◆ Activity ◆
Through the line that contains "Only the layout", return the data below exactly, starting at its first line; leave the rest out.

◆ Dataset excerpts ◆
☆ ☆ ☆ ☆

Background: an optimization exercise with open tools, aiming at small area, a short achievable clock period and few clock cycles per item. Do not read the settings as production practice.
Only the layout flow was run in this run; the RTL was not checked for function there.
Power is estimated from default activity; no workload was simulated.

`flow/config.mk`:
```
export PLATFORM = sky130hd
export DESIGN_NAME = conv1d_top
export DESIGN_NICKNAME = conv1d_top
export VERILOG_FILES = /design/flow/design.v
export SDC_FILE = /design/flow/constraint.sdc
export NUM_CORES = 4
export LEC_CHECK = 0
export CAP_MARGIN = 20
export CORE_MARGIN = 2
export CORE_UTILIZATION = 40
export SETUP_SLACK_MARGIN = 4.5
export SLEW_MARGIN = 20
export SYNTH_HIERARCHICAL = 1
export SYNTH_MINIMUM_KEEP_SIZE = 0
```
`flow/constraint.sdc`:
```
create_clock -name core_clock -period 8.0 [get_ports {clk}]
set_input_delay 1.6000 -clock core_clock [delete_from_list [all_inputs] [get_ports {clk}]]
set_output_delay 1.6000 -clock core_clock [all_outputs]
set_load 0.01 [all_outputs]
```
Source: an optimization exercise on an open RTL-to-GDS flow (aim: small area). Production flows keep margins and buffers that such runs may drop. In this exercise RTL edits were held to simulation tests only and were not proved equivalent to the original. Power and IR drop assume default switching activity.

<file path="flow/constraint.sdc">
create_clock -name core_clock -period 6.0 [get_ports {clock}]
set_input_delay 1.2000 -clock core_clock [delete_from_list [all_inputs] [get_ports {clock}]]
set_output_delay 1.2000 -clock core_clock [all_outputs]
set_load 0.01 [all_outputs]
</file>
<file path="flow/standard.sh">
#!/bin/bash
# synth_recipe.tcl (not shown) runs the flow's synth.tcl, then flattens the netlist and writes it again
# the make line also repeats each setting of config.mk as NAME=value (left out here)
make -C /OpenROAD-flow-scripts/flow DESIGN_CONFIG=/design/flow/config.mk WORK_HOME=/design/flow/orfs CLKGATE_MAP_FILE= SYNTH_SCRIPT=/design/flow/synth_recipe.tcl "${@:-finish}"
</file>
<file path="flow/config.mk">
export PLATFORM = sky130hd
export DESIGN_NAME = mc_fifo
export DESIGN_NICKNAME = mc_fifo
export VERILOG_FILES = /design/flow/design.v
export SDC_FILE = /design/flow/constraint.sdc
export NUM_CORES = 4
export LEC_CHECK = 0
export CAP_MARGIN = 20
export CORE_MARGIN = 2
export CORE_UTILIZATION = 80
export SLEW_MARGIN = 20
export SYNTH_HIERARCHICAL = 1
export SYNTH_MINIMUM_KEEP_SIZE = 0
</file>
<file path="flow/design.v">
module mc_fifo #(
    parameter int NUM_CHANNELS      = 4,
    parameter int BUFFER_SIZE       = 16,
    parameter int DATA_WIDTH        = 32,
    parameter int ALMOST_FULL_LEVEL = 14,
    localparam int LEVEL_WIDTH      = $clog2(BUFFER_SIZE + 1)
) (
    input  logic                                clock,
    input  logic                                rst_n,
    input  logic [NUM_CHANNELS*DATA_WIDTH-1:0]  data_in,
    input  logic [NUM_CHANNELS-1:0]             data_in_valid,
    output logic [NUM_CHANNELS-1:0]             data_in_full,
    output logic [NUM_CHANNELS-1:0]             data_in_almost_full,
    output logic [NUM_CHANNELS*DATA_WIDTH-1:0]  data_out,
    output logic [NUM_CHANNELS-1:0]             data_out_valid,
    input  logic [NUM_CHANNELS-1:0]             data_out_ack,
    input  logic [NUM_CHANNELS-1:0]             flush,
    output logic [NUM_CHANNELS*LEVEL_WIDTH-1:0] level,
    output logic [NUM_CHANNELS-1:0]             overflow
);
    localparam logic [LEVEL_WIDTH-1:0] LVL_FULL = LEVEL_WIDTH'(BUFFER_SIZE);
    localparam logic [LEVEL_WIDTH-1:0] LVL_AF   = LEVEL_WIDTH'(ALMOST_FULL_LEVEL);
    localparam bit                     LVL_POW2 = (BUFFER_SIZE == (1 << (LEVEL_WIDTH - 1)));
    for (genvar c = 0; c < NUM_CHANNELS; c++) begin : g_ch
        logic [DATA_WIDTH-1:0]  mem [BUFFER_SIZE];
        logic [LEVEL_WIDTH-1:0] lvl_q;
        logic [LEVEL_WIDTH-1:0] lvl_d;
        logic                   ovf_q;
        logic                   full;
        logic                   valid;
        logic                   push;
        logic                   pop;
        logic [BUFFER_SIZE-1:0] sel;
        logic [DATA_WIDTH-1:0]  head;
        if (LVL_POW2) begin : g_full_top
            assign full = lvl_q[LEVEL_WIDTH-1];
        end else begin : g_full_cmp
            assign full = (lvl_q == LVL_FULL);
        end
        assign valid = (lvl_q != '0);
        assign push = data_in_valid[c] & ~full & ~flush[c];
        assign pop  = valid & data_out_ack[c] & ~flush[c];
        logic                   up;
        logic                   dn;
        logic [LEVEL_WIDTH-1:0] cu;
        logic [LEVEL_WIDTH-1:0] cd;
        assign up = push & ~pop;
        assign dn = pop & ~push;
        always_comb begin
            cu[0] = up;
            cd[0] = dn;
            for (int i = 1; i < LEVEL_WIDTH; i++) begin
                cu[i] = cu[i-1] & lvl_q[i-1];
                cd[i] = cd[i-1] & ~lvl_q[i-1];
            end
            if (flush[c])
                lvl_d = '0;
            else
                lvl_d = lvl_q ^ (cu | cd);
        end
        always_ff @(posedge clock or negedge rst_n) begin
            if (!rst_n) begin
                lvl_q <= '0;
                ovf_q <= 1'b0;
            end else begin
                lvl_q <= lvl_d;
                if (flush[c])
                    ovf_q <= 1'b0;
                else if (data_in_valid[c] && full)
                    ovf_q <= 1'b1;
            end
        end
        always_ff @(posedge clock) begin
            if (push) begin
                mem[0] <= data_in[c*DATA_WIDTH +: DATA_WIDTH];
                for (int i = 1; i < BUFFER_SIZE; i++)
                    mem[i] <= mem[i-1];
            end
        end
        mc_fifo_dec #(
            .BUFFER_SIZE(BUFFER_SIZE),
            .LEVEL_WIDTH(LEVEL_WIDTH)
        ) u_dec (
            .lvl(lvl_q),
            .sel(sel)
        );
        for (genvar b = 0; b < DATA_WIDTH; b++) begin : g_bit
            logic [BUFFER_SIZE-1:0] col;
            for (genvar i = 0; i < BUFFER_SIZE; i++) begin : g_row
                assign col[i] = mem[i][b];
            end
            mc_fifo_ohmux #(.N(BUFFER_SIZE)) u_mux (
                .sel(sel),
                .d  (col),
                .y  (head[b])
            );
        end
        assign data_out[c*DATA_WIDTH +: DATA_WIDTH] = head;
        assign level[c*LEVEL_WIDTH +: LEVEL_WIDTH]  = lvl_q;
        assign data_in_full[c]                      = full;
        assign data_in_almost_full[c]               = (lvl_q >= LVL_AF);
        assign data_out_valid[c]                    = valid;
        assign overflow[c]                          = ovf_q;
    end
endmodule
module mc_fifo_dec #(
    parameter int BUFFER_SIZE = 16,
    parameter int LEVEL_WIDTH = 5
) (
    input  logic [LEVEL_WIDTH-1:0] lvl,
    output logic [BUFFER_SIZE-1:0] sel
);
    localparam bit POW2 = (BUFFER_SIZE == (1 << (LEVEL_WIDTH - 1)));
    if (POW2 && LEVEL_WIDTH == 5) begin : g_16
        logic [3:0] lo_n;
        logic [3:0] hi_n;
        mc_fifo_predec_n u_lo (.a(lvl[1:0]), .y_n(lo_n));
        mc_fifo_predec_n u_hi (.a(lvl[3:2]), .y_n(hi_n));
        for (genvar i = 0; i < BUFFER_SIZE - 1; i++) begin : g_row
            mc_fifo_nor2 u_nor (
                .a(lo_n[(i + 1) % 4]),
                .b(hi_n[(i + 1) / 4]),
                .y(sel[i])
            );
        end
        assign sel[BUFFER_SIZE-1] = lvl[LEVEL_WIDTH-1];
    end else if (POW2) begin : g_pow2
        always_comb begin
            for (int i = 0; i < BUFFER_SIZE - 1; i++)
                sel[i] = (lvl[LEVEL_WIDTH-2:0] == (LEVEL_WIDTH-1)'(i + 1));
            sel[BUFFER_SIZE-1] = lvl[LEVEL_WIDTH-1];
        end
    end else begin : g_any
        always_comb
            for (int i = 0; i < BUFFER_SIZE; i++)
                sel[i] = (lvl == LEVEL_WIDTH'(i + 1));
    end
endmodule
module mc_fifo_ohmux #(
    parameter int N = 16
) (
    input  logic [N-1:0] sel,
    input  logic [N-1:0] d,
    output logic         y
);
    localparam int NF = N / 3;           
    localparam int NR = N - 3 * NF;      
    localparam int NG = NF + (NR != 0);  
    logic [NG-1:0] n;
    for (genvar g = 0; g < NF; g++) begin : g_grp
        mc_fifo_aoi222 u_aoi (
            .a0(sel[3*g]),   .b0(d[3*g]),
            .a1(sel[3*g+1]), .b1(d[3*g+1]),
            .a2(sel[3*g+2]), .b2(d[3*g+2]),
            .y (n[g])
        );
    end
    if (NR == 1) begin : g_r1
        mc_fifo_nand2 u_nand (.a(sel[N-1]), .b(d[N-1]), .y(n[NG-1]));
    end else if (NR == 2) begin : g_r2
        mc_fifo_aoi22 u_aoi (
            .a0(sel[N-2]), .b0(d[N-2]),
            .a1(sel[N-1]), .b1(d[N-1]),
            .y (n[NG-1])
        );
    end
    if (NG > 4) begin : g_wide
        logic rest;
        mc_fifo_and #(.W(NG - 3)) u_and (.a(n[NG-1:3]), .y(rest));
        mc_fifo_nand #(.W(4)) u_nand (.a({rest, n[2:0]}), .y(y));
    end else begin : g_narrow
        mc_fifo_nand #(.W(NG)) u_nand (.a(n), .y(y));
    end
endmodule
module mc_fifo_aoi222 (
    input  logic a0, b0, a1, b1, a2, b2,
    output logic y
);
    assign y = ~((a0 & b0) | (a1 & b1) | (a2 & b2));
endmodule
module mc_fifo_aoi22 (
    input  logic a0, b0, a1, b1,
    output logic y
);
    assign y = ~((a0 & b0) | (a1 & b1));
endmodule
module mc_fifo_nand2 (
    input  logic a, b,
    output logic y
);
    assign y = ~(a & b);
endmodule
module mc_fifo_and #(
    parameter int W = 2
) (
    input  logic [W-1:0] a,
    output logic         y
);
    assign y = &a;
endmodule
module mc_fifo_nand #(
    parameter int W = 2
) (
    input  logic [W-1:0] a,
    output logic         y
);
    assign y = ~&a;
endmodule
module mc_fifo_predec_n (
    input  logic [1:0] a,
    output logic [3:0] y_n
);
    for (genvar k = 0; k < 4; k++) begin : g_k
        mc_fifo_neq2 #(.K(k)) u_neq (.a(a), .y(y_n[k]));
    end
endmodule
module mc_fifo_neq2 #(
    parameter int K = 0
) (
    input  logic [1:0] a,
    output logic       y
);
    assign y = (a != 2'(K));
endmodule
module mc_fifo_nor2 (
    input  logic a, b,
    output logic y
);
    assign y = ~(a | b);
endmodule
</file>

☆ ☆ ☆ ☆

◆ Answer space ◆
Background: an optimization exercise with open tools, aiming at small area, a short achievable clock period and few clock cycles per item. Do not read the settings as production practice.
Only the layout flow was run in this run; the RTL was not checked for function there.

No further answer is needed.